SRE actually covers most of the DevOps ideology with concrete principles. As google folks like to say, the class SRE implements DevOps. If you dig deep into SRE books, you will find principles of shared ownership (mixed teams), toil & automation as well as an emphasis on small increments.
SRE also brings additional terms into the mix, such as:
-
SLI: Service-Level Indicator
-
Measurement of a service behaviour i.e. Is the latency of request below 300ms?
-
-
SLO: Service-Level Objective
-
The target of the exact amount (percentage) of the SLI that must be “healthy” e.g. 99.9% of the requests will have a latency below 300ms.
-
-
SLA: Service-Level Agreement
-
Agreement between the service provider and the client on what happens when the defined SLO is not met e.g. compensation for the loss of profit.
-
-
PM: Post Mortem
-
a blameless evaluation of service incidents with analysis of the root cause and the next steps to prevent from happening again.
-
SRE relies on the method called Error Budget. With this method, whenever you are about to, or already did, break your defined SLO, all deployments of new features, updates or maintenance windows are postponed, and all work is focused on reliability until you have enough error budget again or at the end of the SLO period.
So in summary, SRE and DevOps are not enemies, they are not even friends, completing each other. It’s more like one guy talking about a dream house and the other guy actually picking up the tools and starting to build.
FAQs
Q1: What is DevOps?
DevOps is a community-driven approach, culture, and philosophy for organizational structure. It aims to speed up the delivery of applications, implement small, gradual changes, and bring a strong focus on tooling and automation.
Q2: What core problem was DevOps created to solve?
DevOps was developed as a reaction to “siloed” teams, particularly the functional barrier between Development and Operations. These two teams traditionally had conflicting goals: developers wanted to ship new features quickly, while operations prioritized stability above all else, slowing things down.
Q3: How does the DevOps methodology solve this problem?
DevOps tears down the wall between Development and Operations, bringing the teams to work together and share knowledge. The name itself reflects this, combining “Developers“ and “Operations” to work collaboratively on deploying, maintaining, and automating products.
Q4: What is Site Reliability Engineering (SRE)?
SRE is a concrete and prescriptive way of implementing principles that are very similar to DevOps. It was originally designed by Google for its own internal use before being shared publicly as a common practice.
Q5: How do DevOps and SRE relate to each other?
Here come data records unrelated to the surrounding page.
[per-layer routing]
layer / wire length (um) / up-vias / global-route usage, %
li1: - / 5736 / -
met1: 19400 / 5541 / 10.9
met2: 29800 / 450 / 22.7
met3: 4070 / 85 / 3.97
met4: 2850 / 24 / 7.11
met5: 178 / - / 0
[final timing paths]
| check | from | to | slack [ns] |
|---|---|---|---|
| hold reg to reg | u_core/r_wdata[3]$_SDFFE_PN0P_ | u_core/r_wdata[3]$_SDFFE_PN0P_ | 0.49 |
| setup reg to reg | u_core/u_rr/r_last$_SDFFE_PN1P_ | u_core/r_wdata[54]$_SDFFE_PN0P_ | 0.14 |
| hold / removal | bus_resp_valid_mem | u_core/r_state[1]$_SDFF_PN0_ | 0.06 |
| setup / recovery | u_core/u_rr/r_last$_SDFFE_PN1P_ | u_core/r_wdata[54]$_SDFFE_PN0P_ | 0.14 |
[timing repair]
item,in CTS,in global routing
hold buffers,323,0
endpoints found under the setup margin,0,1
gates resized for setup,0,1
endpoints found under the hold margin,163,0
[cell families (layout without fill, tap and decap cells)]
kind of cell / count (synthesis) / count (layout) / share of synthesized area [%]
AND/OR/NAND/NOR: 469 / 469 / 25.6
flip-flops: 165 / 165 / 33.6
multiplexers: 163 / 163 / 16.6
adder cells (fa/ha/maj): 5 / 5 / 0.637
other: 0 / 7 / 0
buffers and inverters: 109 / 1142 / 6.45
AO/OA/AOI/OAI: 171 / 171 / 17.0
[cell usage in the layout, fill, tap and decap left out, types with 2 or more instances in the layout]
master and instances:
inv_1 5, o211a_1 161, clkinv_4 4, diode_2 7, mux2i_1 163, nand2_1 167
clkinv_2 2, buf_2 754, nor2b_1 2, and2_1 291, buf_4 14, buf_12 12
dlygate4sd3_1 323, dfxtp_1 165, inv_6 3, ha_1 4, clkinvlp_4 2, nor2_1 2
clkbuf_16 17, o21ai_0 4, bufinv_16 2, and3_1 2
===== config.mk =====
export PLATFORM = sky130hd
export DESIGN_NAME = vga_timing_out
export DESIGN_NICKNAME = d
export VERILOG_FILES = /design/src/rtl/vga_timing_out.sv
export SDC_FILE = /design/constraint.sdc
export NUM_CORES = 1
export LEC_CHECK = 0
export CELL_PAD_IN_SITES_DETAIL_PLACEMENT = 1
export CELL_PAD_IN_SITES_GLOBAL_PLACEMENT = 1
export CORE_UTILIZATION = 31
export CTS_CLUSTER_SIZE = 8
export DETAILED_ROUTE_END_ITERATION = 10
export PLACE_DENSITY_LB_ADDON = 0.08
export SETUP_SLACK_MARGIN = 0.15
export SYNTH_ARGS = -nofsm -noshare
export SYNTH_HDL_FRONTEND = slang
export SYNTH_SLANG_ARGS = --single-unit

===== constraint.sdc =====
create_clock -name clk -period 2.4 [get_ports clk]
set_clock_uncertainty 0.1 [all_clocks]
set_input_delay 0.24 -clock clk [delete_from_list [all_inputs] [get_ports clk]]
set_output_delay 0.24 -clock clk [all_outputs]
set_load 0.005 [all_outputs]
$ cat config.mk
export PLATFORM = sky130hd
export DESIGN_NAME = sram_fifo_1r1w
export DESIGN_NICKNAME = d
export VERILOG_FILES = /design/src/rtl/sram_fifo_pkg.sv /design/src/rtl/sram_fifo_outq.sv /design/src/rtl/sram_fifo_1r1w.sv
export SDC_FILE = /design/constraint.sdc
export NUM_CORES = 1
export LEC_CHECK = 0
export BUFFER_PORTS_ARGS = -buffer_cell sky130_fd_sc_hd__buf_2
export CAP_MARGIN = 20
export CORE_MARGIN = 2
export CORE_UTILIZATION = 40
export CTS_CLUSTER_DIAMETER = 60
export DETAILED_ROUTE_END_ITERATION = 6
export HOLD_SLACK_MARGIN = 0.05
export PLACE_DENSITY = 0.76
export SKIP_CTS_REPAIR_TIMING = 1
export SLEW_MARGIN = 20
export SYNTH_ARGS = -nofsm -noshare
export SYNTH_HDL_FRONTEND = slang
export SYNTH_SLANG_ARGS = --single-unit
$ cat constraint.sdc
create_clock -name clock -period 5.5 [get_ports clock]
set_input_delay 0.275 -clock clock [delete_from_list [all_inputs] [get_ports clock]]
set_output_delay 0.275 -clock clock [all_outputs]
set_load 0.1 [all_outputs]
$ cat src/rtl/sram_fifo_pkg.sv
// sram_fifo_pkg: shared helpers for the SRAM-backed ready/valid FIFO.
//   addr_w   : SRAM address width for a given entry count
//   mcnt_w   : width of a counter that spans 0..depth
//   count_w  : width of the total-occupancy output (0..depth+2)
//   ptr_next : pointer increment with explicit wrap at depth-1, so that
//              depths that are not a power of two work
package sram_fifo_pkg;

  // Number of entries in the output queue that hides the SRAM read latency.
  localparam int OQ_DEPTH = 2;

  function automatic int addr_w(input int depth);
    return (depth < 2) ? 1 : $clog2(depth);
  endfunction

  function automatic int mcnt_w(input int depth);
    return $clog2(depth + 1);
  endfunction

  function automatic int count_w(input int depth);
    return $clog2(depth + OQ_DEPTH + 1);
  endfunction

  function automatic int unsigned ptr_next(input int unsigned ptr, input int unsigned depth);
    return (ptr == depth - 1) ? 32'd0 : ptr + 32'd1;
  endfunction

endpackage

$ cat src/rtl/sram_fifo_outq.sv
// sram_fifo_outq: 2-entry register queue in front of the consumer.
// Ports:
//   clock, reset : clock and synchronous active-high reset
//   push, data   : write one entry (caller guarantees there is room,
//                  counting a same-cycle pop)
//   pop          : remove the head entry (only while cnt != 0)
//   head         : registered head entry
//   cnt          : number of valid entries, 0..2
// Slot contents are not reset; only cnt is, and cnt qualifies them.
module sram_fifo_outq #(
  parameter int WIDTH = 64
) (
  input  logic             clock,
  input  logic             reset,
  input  logic             push,
  input  logic             pop,
  input  logic [WIDTH-1:0] data,
  output logic [WIDTH-1:0] head,
  output logic [1:0]       cnt
);

  logic [WIDTH-1:0] slot0;
  logic [WIDTH-1:0] slot1;

  assign head = slot0;

  always_ff @(posedge clock) begin
    if (reset) begin
      cnt <= 2'd0;
    end else begin
      cnt <= cnt + 2'(push) - 2'(pop);
    end
  end

  // slot0 is always the head; slot1 holds the second entry when cnt == 2.
  always_ff @(posedge clock) begin
    case ({push, pop})
      2'b10: begin
        if (cnt == 2'd0) slot0 <= data;
        else             slot1 <= data;
      end
      2'b01: slot0 <= slot1;
      2'b11: begin
        if (cnt == 2'd2) begin
          slot0 <= slot1;
          slot1 <= data;
        end else begin
          slot0 <= data;
        end
      end
      default: ;
    endcase
  end

endmodule

$ cat src/rtl/sram_fifo_1r1w.sv
// sram_fifo_1r1w: ready/valid FIFO whose bulk storage is an external
// 1R1W SRAM with one-cycle read latency. A 2-entry output queue hides the
// read latency so the dequeue side sustains one beat per cycle. Total
// capacity is DEPTH + 2 entries.
//
// Handshake: a transfer fires on a rising clock edge where valid and ready
// are both high; valid must not depend on ready, data is held with valid
// until the transfer fires, and ready may be asserted without valid.
//
// Ports:
//   clock, reset              : sole clock, synchronous active-high reset
//   enq_valid/enq_ready/enq_bits : producer side
//   deq_valid/deq_ready/deq_bits : consumer side (valid and bits registered)
//   mem_W0_en/addr/data       : SRAM write port
//   mem_R0_en/addr            : SRAM read request
//   mem_R0_data               : SRAM read data, valid the cycle after R0_en
//   count                     : entries held (SRAM + in-flight read + queue)
//
// Optional build macro SRAM_FIFO_FLOW_EN: when the SRAM is empty and no read
// is in flight, an enqueue bypasses the SRAM straight into the output queue
// (one-cycle latency). Without it every entry passes through the SRAM.
module sram_fifo_1r1w
  import sram_fifo_pkg::*;
#(
  parameter int  DEPTH = 48,
  parameter int  WIDTH = 64,
  localparam int AW    = addr_w(DEPTH),
  localparam int CW    = count_w(DEPTH)
) (
  input  logic             clock,
  input  logic             reset,
  input  logic             enq_valid,
  output logic             enq_ready,
  input  logic [WIDTH-1:0] enq_bits,
  output logic             deq_valid,
  input  logic             deq_ready,
  output logic [WIDTH-1:0] deq_bits,
  output logic             mem_W0_en,
  output logic [AW-1:0]    mem_W0_addr,
  output logic [WIDTH-1:0] mem_W0_data,
  output logic             mem_R0_en,
  output logic [AW-1:0]    mem_R0_addr,
  input  logic [WIDTH-1:0] mem_R0_data,
  output logic [CW-1:0]    count
);

  localparam int MW = mcnt_w(DEPTH);

  logic [AW-1:0]    wptr;
  logic [AW-1:0]    rptr;
  logic [MW-1:0]    mcnt;
  logic             inflight;
  logic [1:0]       oq_cnt;
  logic             oq_push;
  logic [WIDTH-1:0] oq_data;
  logic [2:0]       oq_load;
  logic             enq_fire;
  logic             deq_fire;
  logic             rd_issue;
  logic             wr_sram;
  logic             bypass;

  assign enq_ready = (mcnt != MW'(DEPTH));
  assign enq_fire  = enq_valid && enq_ready;
  assign deq_valid = (oq_cnt != 2'd0);
  assign deq_fire  = deq_valid && deq_ready;

  // Queue occupancy at the end of this cycle, counting the read now in
  // flight; a new read may only be issued if its data will have a slot.
  assign oq_load  = 3'(oq_cnt) + 3'(inflight) - 3'(deq_fire);
  assign rd_issue = (mcnt != '0) && (oq_load < 3'd2);

`ifdef SRAM_FIFO_FLOW_EN
  // Safe for ordering: nothing older sits in the SRAM or in flight.
  assign bypass = enq_fire && (mcnt == '0) && !inflight &&
                  ((oq_cnt != 2'd2) || deq_fire);
`else
  assign bypass = 1'b0;
`endif

  assign wr_sram = enq_fire && !bypass;

  // bypass requires !inflight, so the two push sources never coincide.
  assign oq_push = inflight || bypass;
  assign oq_data = inflight ? mem_R0_data : enq_bits;

  assign mem_W0_en   = wr_sram;
  assign mem_W0_addr = wptr;
  assign mem_W0_data = enq_bits;
  assign mem_R0_en   = rd_issue;
  assign mem_R0_addr = rptr;

  assign count = CW'(mcnt) + CW'(inflight) + CW'(oq_cnt);

  // Reset drops inflight, so read data returning after reset is ignored.
  always_ff @(posedge clock) begin
    if (reset) begin
      wptr     <= '0;
      rptr     <= '0;
      mcnt     <= '0;
      inflight <= 1'b0;
    end else begin
      if (wr_sram)  wptr <= AW'(ptr_next(32'(wptr), 32'(DEPTH)));
      if (rd_issue) rptr <= AW'(ptr_next(32'(rptr), 32'(DEPTH)));
      mcnt     <= mcnt + MW'(wr_sram) - MW'(rd_issue);
      inflight <= rd_issue;
    end
  end

  sram_fifo_outq #(
    .WIDTH(WIDTH)
  ) u_outq (
    .clock (clock),
    .reset (reset),
    .push  (oq_push),
    .pop   (deq_fire),
    .data  (oq_data),
    .head  (deq_bits),
    .cnt   (oq_cnt)
  );

endmodule

Word level (Yosys, flattened, before mapping)
Index checks and enable logic that the tools add are counted.
{ "word_totals": {"reg_bits": 149, "inputBits": 132, "output_inout_bits": 150, "elab_cells": 47} }
{ "op_classes": {"n_addsub": 10, "n_lt_le_gt_ge": 1, "eq_ne": 10, "n_mux": 9, "reduce_logical": 10} }
{ "op_table": {"columns": ["operator", "count"], "rows": [
  ["64-bit 2-to-1 mux", 5],
  ["64-bit one-hot mux with 3 select lines", 1],
  ["64-bit one-hot mux with 2 select lines", 1],
  ["6-bit by 1-bit adder with 6-bit output", 2],
  ["6-bit by 1-bit adder with 6-bit output, second input constant", 2],
  ["6-bit equality test, second input constant", 2],
  ["6-bit 2-to-1 mux", 2],
  ["6-bit by 2-bit adder with 6-bit output", 1],
  ["2-bit equality test, second input constant", 3],
  ["6-bit inequality test, second input constant", 1],
  ["6-bit nonzero test", 1],
  ["6-bit by 1-bit subtractor with 6-bit output", 1],
  ["2-bit by 1-bit inequality test with 1-bit output, second input constant", 2],
  ["2-bit nonzero test", 2],
  ["2-bit by 1-bit adder with 3-bit output", 1],
  ["1-bit logical AND", 3],
  ["3-bit by 2-bit < comparator with 1-bit output, second input constant", 1],
  ["3-bit AND reduction", 1],
  ["3-bit nonzero test", 1],
  ["3-bit by 1-bit subtractor with 3-bit output", 1],
  ["2-bit by 1-bit adder with 2-bit output", 1],
  ["2-bit by 1-bit equality test with 1-bit output, second input constant", 1],
  ["2-bit logical NOT", 1],
  ["2-bit inequality test, second input constant", 1],
  ["2 further kinds", 2]
]} }

Logic depth before layout (Yosys ltp)
{ "logic_depth": {"ltp_word": 6, "ltp_mapped": 18, "mapped_depth_nobuf": 17} }

Modules after synthesis
From an unflattened synthesis, not the netlist that was laid out.
{ "hier_totals": {"hier_cells": 492, "area_unflattened_um2": 7287.0} }
{ "modules_own_cells": {"columns": ["mod", "n_inst", "cells_each", "area_per_inst_um2", "seq_area_each_um2"], "rows": [
  ["sram_fifo_outq", 1, 215, 4779.6, 3883.7],
  ["sram_fifo_1r1w", 1, 277, 2507.4, 380.4]
]} }

Worst setup path after synthesis
No wires, ideal clock.
{ "synth_path": {"kind": "register -> register", "startpoint": "reg u_outq.cnt[1]", "endpoint": "reg u_outq.slot0[0] (netlist: u_outq.head[0]) (enable)", "setup_ns": 0.575, "arrival_ns": 5.526, "required_time_ns": 4.925, "setup_slack_ns": -0.602, "stages_incl_launch_ff": 3, "path_buffers": 0, "period_less_slack_ns": 6.102, "cell_sequence": "dfxtp_1 > or2_2 > o21ai_0"} }
{ "synth_between": {"elab_chain_cells": 5, "elab_cells_between_ends": 9, "cone_classes": "eq/ne: 4; reduce/logical: 5"} }
{ "synth_rtl": {"columns": ["element", "line", "text"], "rows": [
  ["start, declared", "sram_fifo_outq.sv:19", "output logic [1:0] cnt"],
  ["start signal, assigned", "sram_fifo_outq.sv:31", "cnt <= cnt + 2'(push) - 2'(pop);"],
  ["2-bit nonzero test (*)", "sram_fifo_1r1w.sv:65", "assign deq_valid = (oq_cnt != 2'd0);"],
  ["net deq_valid", "sram_fifo_1r1w.sv:35", "output logic deq_valid,"],
  ["1-bit logical AND (*)", "sram_fifo_1r1w.sv:66", "assign deq_fire = deq_valid && deq_ready;"],
  ["2-bit equality test or 2-bit by 1-bit equality test with 1-bit output (tied branches)", "sram_fifo_outq.sv:37", "case ({push, pop})"],
  ["2-bit by 1-bit inequality test with 1-bit output (no line) or 3-bit nonzero test (tied branches)", null, null],
  ["2-bit AND reduction (no line) (*)", null, null],
  ["end signal, assigned", "sram_fifo_outq.sv:39", "if (cnt == 2'd0) slot0 <= data;"],
  ["end signal, assigned", "sram_fifo_outq.sv:42", "2'b01: slot0 <= slot1;"],
  ["end signal, assigned", "sram_fifo_outq.sv:45", "slot0 <= slot1;"],
  ["end, declared", "sram_fifo_outq.sv:22", "logic [WIDTH-1:0] slot0;"]
]} }
The timed path passes the listed nets; every way through them passes the cells marked *.
A chain may end at the register's enable or synchronous reset.

Worst setup path after layout
{ "layout_path": {"startpoint": "reg u_outq.cnt[1]", "endpoint": "reg mcnt[4]"} }
{ "layout_between": {"elab_chain_cells": 6, "elab_cells_between_ends": 7, "cone_classes": "add/sub: 3; order compare: 1; reduce/logical: 3"} }
{ "layout_rtl": {"columns": ["element", "line", "text"], "rows": [
  ["branches (longest 2 deep; another with 2-bit by 1-bit adder with 3-bit output)", null, null],
  ["3-bit by 1-bit subtractor with 3-bit output (*)", "sram_fifo_1r1w.sv:70", "assign oq_load = 3'(oq_cnt) + 3'(inflight) - 3'(deq_fire);"],
  ["3-bit by 2-bit < comparator with 1-bit output (*)", "sram_fifo_1r1w.sv:71", "assign rd_issue = (mcnt != '0) && (oq_load < 3'd2);"],
  ["1-bit logical AND (*)", "sram_fifo_1r1w.sv:71", null],
  ["6-bit by 1-bit subtractor with 6-bit output (*)", "sram_fifo_1r1w.sv:105", "mcnt <= mcnt + MW'(wr_sram) - MW'(rd_issue);"],
  ["end signal, assigned", "sram_fifo_1r1w.sv:105", null],
  ["end, declared", "sram_fifo_1r1w.sv:51", "logic [MW-1:0] mcnt;"]
]} }
Mark *: on every way between the ends.

==> reports/metrics.csv <==
metric,value,unit
nets,862,
numCtsBuffers,17,
path_class,flop to flop,
synthesis.nets,636,
die_y,139,um
start_kind,flop,
cts_root_buffer,clkbuf_16,
cp.depth,17,
grt_overflow,0,
synthFlopType,edfxtp_1,
ff2ff_path_depth,17,
die_area,0.0192,mm^2
grt_max_degree,67,
path_cells,nor2b_2 > and2_1 > a21o_1 > ha_1 > inv_1 > fa_1 > xnor2_1 > nand3_1 > inv_1 > ha_1 > inv_1 > ha_1 > fa_1 > a21oi_1 > o21bai_1 > xnor2_1 > nor2_1,
status,"complete, no violations",
synth-async-reset-ratio,0,%
numPortBuffers,281,
grt_usage,14.8,%
cts.sinks,149,
clk_path_buf_depth,2,
place_inst,920,
clk_pin_slew,0.06,ns
drv_cap,0,
slowest_delay,0.47,ns
hp-class,input pin to flop,
dpl.hpwl,10300,um
setup-tns-final,0,ns
crit_arrival,3.96,ns
end_kind,flop,
maxSlewViolCount,0,
cp.required,5.79,ns
grt_pass1_wl,22700,um
final-hold-violation-count,0,
cpMaxStageDelayCell,dfxtp_1,
route.detailed.drc,0,
grt_antenna_before_repair,0,
rows,49,
detail-route-antenna-nets,0,
synth_seq_area_share,58.8,%
start_util,40.5,%
core,0.0179,mm^2
wl,14400,um
min_period_over_period,66.8,%
placed_cell_area,0.00838,mm^2
syn_area,0.00725,mm^2
ys_seq_elements,149,
drive_gt1_share,63.0,%
worst_pin_slew,1.04,ns
die_w,139,um
fin_area,0.00896,mm^2
synth_edf_count,128,
synth_cell_type_count,41,
stdcell_count,953,
finalCriticalPeriod,3.67,ns
areaGrowthSynthToFinish,23.5,%
skew,0.00842,ns
cts-htree-levels,4,
rsz0062_at_grt,no,
fin_util,50.1,%
crit_end,mcnt[4]$_SDFF_PP0_,
reg2reg_to,mcnt[4]$_SDFF_PP0_,
slew_headroom,30.1,%
first_pass_iters,5,
syn_avg_cell_area,15.0,um^2
gp_congestion,0.726,
wl_per_cell,15.1,um
ys_warn_count,0,
critPathTopFamily,adder cells,
rrSetupSlack,1.83,ns
antenna_cells,0,
via_per_inst,4.69,
clkLatencyLatePin,0.41,ns
crit_start,u_outq.cnt[1]$_SDFF_PP0_,
r2r_start,u_outq.cnt[1]$_SDFF_PP0_,
drtIter0Drc,138,
path_buf_inv,3,
fmax,272,MHz
postSynthCellCount,485,
io_pins,282,
setup_violations,0,
grt_pass1_vias,4395,
vias,4474,
cts_tree,yes,
cp_max_fo,11,
==> per-layer routing <==
metal  track usage [%]  share of wire, %
met4              3.35              0.77
met2              26.0                51
met5                 0                 0
met1              18.1                42
met3              4.35               6.3
==> logic make-up (layout without fill, tap and decap cells) <==
| kind of cell | Yosys count | after routing | synth area share [%] |
|---|---|---|---|
| AOI/OAI and AO/OA | 26 | 26 | 2.26 |
| xor gates and xnor gates | 13 | 13 | 1.57 |
| adders and majority gates | 19 | 19 | 3.69 |
| buffers and inverters | 98 | 337 | 9.80 |
| muxes | 129 | 129 | 20.0 |
| DFF | 149 | 149 | 58.8 |
| and+or+nand+nor | 51 | 51 | 3.90 |
==> stage by stage <==
stage	hold slack [ns]	worst slack [ns]
finish	0.164	1.83
global route	0.163	1.52
CTS	0.146	1.77
detailed placement	0.495	1.77
global placement	0.495	1.95
floorplan	0.435	1.14
==> worst min-delay path, stage by stage <==
cell and delay [ns]:
buf_2 0.13, nand3_1 0.08, a21oi_1 0.05
==> cell type report <==
| class | instances | area [um^2] |
|---|---|---|
| clock inverters | 15 | 144 |
| clock buffers | 17 | 425 |
| multi-input cells | 238 | 2300 |
| flip-flops and latches | 149 | 4270 |
| fillers | 1571 | 8940 |
| repair buffers | 287 | 1470 |
| well taps | 229 | 287 |
| inverters | 18 | 67.6 |
==> sequential cells by signal, summed over array words and instances, names as in the netlist <==
| signal | flops |
|---|---|
| u_outq.slot1 | 64 |
| u_outq.cnt | 2 |
| inflight | 1 |
| u_outq.head | 64 |
| mem_W0_addr | 6 |
| mcnt | 6 |
| mem_R0_addr | 6 |
==> placed cells by master (no fill, tap or decap), drive strengths merged, types with 2 or more instances in the layout <==
master	count
fa	4
nor2b	5
xor2	4
xnor2	9
a21o	3
buf	287
mux2	128
nor4	2
clkinv	3
nor2	14
or4	2
edfxtp	128
clkbuf	17
nand3	6
clkinvlp	5
inv	24
nand2	7
nor3	2
a21oi	10
dfxtp	21
ha	15
o21ai	8
nand4	4
==> cells in the mapped netlist (all sizes together), types with 2 or more instances <==
cell / n / share of area, %
buf: 79 / 8.8
xor2: 4 / 0.48
nand4: 4 / 0.34
a21o: 3 / 0.31
a21oi: 10 / 0.69
or4: 2 / 0.21
o21ai: 8 / 0.71
nor4: 2 / 0.17
nor3: 2 / 0.14
mux2: 128 / 20
edfxtp: 128 / 53
ha: 15 / 2.6
nand3: 6 / 0.41
inv: 18 / 0.93
xnor2: 9 / 1.1
nand2: 7 / 0.36
nor2b: 5 / 0.47
fa: 4 / 1.1
nor2: 14 / 0.76
dfxtp: 21 / 5.8
==> worst min-delay path by stage <==
stage / start / end / depth (start not counted) / slack, ns
2_1_floorplan: enq_valid / mem_W0_addr[1]$_SDFFE_PP0P_ / 2 / 0.43
3_3_place_gp: mem_W0_addr[1]$_SDFFE_PP0P_ / mem_W0_addr[1]$_SDFFE_PP0P_ / 2 / 0.50
3_5_place_dp: mem_W0_addr[1]$_SDFFE_PP0P_ / mem_W0_addr[1]$_SDFFE_PP0P_ / 2 / 0.50
4_1_cts: enq_valid / mem_W0_addr[1]$_SDFFE_PP0P_ / 3 / 0.15
5_1_grt: enq_valid / mem_W0_addr[1]$_SDFFE_PP0P_ / 3 / 0.16
6_report: enq_valid / mem_W0_addr[1]$_SDFFE_PP0P_ / 3 / 0.16
Power is not shown: default switching activity piles up to over one toggle a cycle in this logic, so the estimate is an artifact.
SRE is essentially a specific implementation of the DevOps philosophy. As Google states, “class SRE implements DevOps.” They are not competing ideas; rather, DevOps is the abstract ideology (“the dream house”), and SRE is the concrete practice of applying it (“picking up the tools and starting to build”).
Q6: What are the key terms that SRE brings into practice?
SRE introduces several specific terms, including:
- SLI (Service-Level Indicator): A direct measurement of a service’s behavior, like request latency.
- SLO (Service-Level Objective): The target percentage for an SLI to be considered healthy (e.g., 99.9% of requests having a latency below 300ms).
- SLA (Service-Level Agreement): A contract that defines what happens if an SLO is not met, such as compensation for the client.
- PM (Post Mortem): A blameless evaluation of a service incident to analyze the root cause and prevent it from happening again.
Q7: What is the “Error Budget” in SRE?
The Error Budget is a core SRE method. If a service fails to meet its defined SLO, the “error budget” is consumed. Once the budget is used up, all new feature deployments and updates are paused, and all work is refocused on improving reliability until the budget is restored.